I only know where I'm going during a 7 hour layover.
I love airports. Seriously. I know that's an odd statement, because even people who like traveling dislike the actual traveling part. Everything about it is a giant pain in the ass (but also magical, because you can literally change your entire life with one 10 hour plane ride), and yet I find airports to be one of the places where I can find the most mental space. If I lived near the airport and needed a local bar, I'd turn the brewpub outside security into my haunt. No one would ever know me, so I could get buzzed and broody in peace, and there would be an endless supply of people watching and taxis ready to take me home.
I think, at the heart of it, airports make me feel like I'm accomplishing something. Even if I'm just sitting and waiting for hours, I'm on my way to somewhere. Everyone is always going on and on about enjoying the moment and being grateful for what you have right now, in the present, and I'm like well right now, in the present, my life is about as put together as that pile of Phnom Penh garbage that has a random assortment of decayed coconut husks, beer cans, and a single toilet seat. And the only thing I can really be sure of is that I'm definitely standing in shit water. But it's rush hour, so if I try to cross the street to get out of the shit water I'll definitely get run down by a rogue tuk tuk so I have to time this perfectly, otherwise I end up in a Cambodian hospital. "Cambodian hospital" is pretty much an oxymoron, especially since I've seen people just take their IV drips, hoist them onto their motorbikes, and moto off into the sunset. I don't even have a moto, but it costs like $7 a day, which is way cheaper than American health insurance, so I guess I've made the right decision because standing in this shit water with a moto hospital on the horizon is at least saving me money.
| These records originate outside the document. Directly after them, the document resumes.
===== src/flat_wrapper.sv =====
// flat-port wrapper written by rule: the top's interface ports become plain ports
module clk_freq_meter_flat 
#(
  parameter int C_CNT_W       = 32,
  parameter int C_ARM_TIMEOUT = 65536,
  parameter int C_SYNC_STAGES = 2
)
  (I_sys_clk, I_rst, bus_I_meas_clk, bus_I_start, bus_I_gate_cycles, bus_I_exp_cnt, bus_I_tol, bus_O_busy, bus_O_done, bus_O_edge_cnt, bus_O_high_cnt, bus_O_pass, bus_O_stuck);
  clk_freq_meter_if #(.C_CNT_W(C_CNT_W)) bus_i ();
  input  logic I_sys_clk;
  input  logic I_rst;
  input wire logic [$bits(bus_i.I_meas_clk)-1:0] bus_I_meas_clk;
  input wire logic [$bits(bus_i.I_start)-1:0] bus_I_start;
  input wire logic [$bits(bus_i.I_gate_cycles)-1:0] bus_I_gate_cycles;
  input wire logic [$bits(bus_i.I_exp_cnt)-1:0] bus_I_exp_cnt;
  input wire logic [$bits(bus_i.I_tol)-1:0] bus_I_tol;
  output wire logic [$bits(bus_i.O_busy)-1:0] bus_O_busy;
  output wire logic [$bits(bus_i.O_done)-1:0] bus_O_done;
  output wire logic [$bits(bus_i.O_edge_cnt)-1:0] bus_O_edge_cnt;
  output wire logic [$bits(bus_i.O_high_cnt)-1:0] bus_O_high_cnt;
  output wire logic [$bits(bus_i.O_pass)-1:0] bus_O_pass;
  output wire logic [$bits(bus_i.O_stuck)-1:0] bus_O_stuck;
  assign bus_i.I_meas_clk = bus_I_meas_clk;
  assign bus_i.I_start = bus_I_start;
  assign bus_i.I_gate_cycles = bus_I_gate_cycles;
  assign bus_i.I_exp_cnt = bus_I_exp_cnt;
  assign bus_i.I_tol = bus_I_tol;
  assign bus_O_busy = bus_i.O_busy;
  assign bus_O_done = bus_i.O_done;
  assign bus_O_edge_cnt = bus_i.O_edge_cnt;
  assign bus_O_high_cnt = bus_i.O_high_cnt;
  assign bus_O_pass = bus_i.O_pass;
  assign bus_O_stuck = bus_i.O_stuck;
  clk_freq_meter #(.C_CNT_W(C_CNT_W), .C_ARM_TIMEOUT(C_ARM_TIMEOUT), .C_SYNC_STAGES(C_SYNC_STAGES)) u_core (.I_sys_clk(I_sys_clk), .I_rst(I_rst), .bus(bus_i));
endmodule
`config.mk`:
```
export PLATFORM = sky130hd
export DESIGN_NAME = mem_arbiter
export DESIGN_NICKNAME = d
export VERILOG_FILES = /design/src/rtl/mem_arbiter.sv
export SDC_FILE = /design/constraint.sdc
export NUM_CORES = 1
export LEC_CHECK = 0
export ABC_AREA = 1
export BUFFER_PORTS_ARGS = -buffer_cell sky130_fd_sc_hd__buf_2
export CAP_MARGIN = 30
export CELL_PAD_IN_SITES_DETAIL_PLACEMENT = 2
export CELL_PAD_IN_SITES_GLOBAL_PLACEMENT = 2
export CORE_AREA = 4 4 71 89
export CTS_BUF_LIST = sky130_fd_sc_hd__clkbuf_8
export DETAILED_ROUTE_END_ITERATION = 7
export DIE_AREA = 0 0 75 93
export PLACE_DENSITY_LB_ADDON = 0.2
export SLEW_MARGIN = 20
export SYNTH_ARGS = -nofsm -noshare
export SYNTH_HDL_FRONTEND = slang
export SYNTH_SLANG_ARGS = --single-unit
```
`constraint.sdc`:
```
create_clock -name clk -period 2.2 [get_ports clk]
set_input_delay 0 -clock clk [delete_from_list [all_inputs] [get_ports clk]]
set_output_delay 0 -clock clk [all_outputs]
set_load 0.01 [all_outputs]
```
### src/rtl/gpu_pkg.sv
// Shared types and defaults for the pixel compositing path.
package gpu_pkg;

   localparam int PIX_W   = 11;
   localparam int COLOR_W = 16;

   localparam logic [COLOR_W-1:0] DEFAULT_TRANSPARENT = 16'h0000;
   localparam logic [COLOR_W-1:0] DEFAULT_BG_COLOR    = 16'h0000;

   typedef enum logic [2:0] {
      IDLE,
      SCAN,
      REQ,
      WAIT,
      EMIT
   } seq_state_t;

endpackage
==> config.mk <==
export PLATFORM = sky130hd
export DESIGN_NAME = gerador_controle
export DESIGN_NICKNAME = d
export VERILOG_FILES = /design/src/rtl/gerador_controle.sv
export SDC_FILE = /design/constraint.sdc
export NUM_CORES = 1
export LEC_CHECK = 0
export ABC_AREA = 1
export BUFFER_PORTS_ARGS = -buffer_cell sky130_fd_sc_hd__buf_2
export CORE_ASPECT_RATIO = 1.2
export CORE_UTILIZATION = 56
export CTS_CLUSTER_SIZE = 24
export DETAILED_ROUTE_END_ITERATION = 10
export PLACE_DENSITY = 0.76
export SYNTH_ARGS = -nofsm -noshare
export SYNTH_HDL_FRONTEND = slang
export SYNTH_SLANG_ARGS = --single-unit
export TNS_END_PERCENT = 20
==> constraint.sdc <==
create_clock -name clk -period 1.46 [get_ports clk]
set_input_delay 0.365 -clock clk [delete_from_list [all_inputs] [get_ports clk]]
set_output_delay 0.365 -clock clk [all_outputs]
set_load 0.01 [all_outputs]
But at the airport, I'm going places. We're going places. It exists solely to get us where we're going. We have a plan. What happens when we get there...that part doesn't matter yet. We get to offload all of our baggage onto some person we never have to see again, whether it's the suitcase porters or the guy in the customs line. We get to sit in the lounge and drink White Russians just because we can. We get to get soft serve with rainbow sprinkles and Cinnabons just because it makes us feel small again. We can imagine being the hero if the plane goes down and we get everyone off the plane alive. We can wonder what it would be like to land in an exotic location, and instead of switching planes, we just leave everything behind and disappear into a new place, forever.
Unless there's a screaming child. In which case, forget everything I've said and let's start a change.org petition for child-free flights.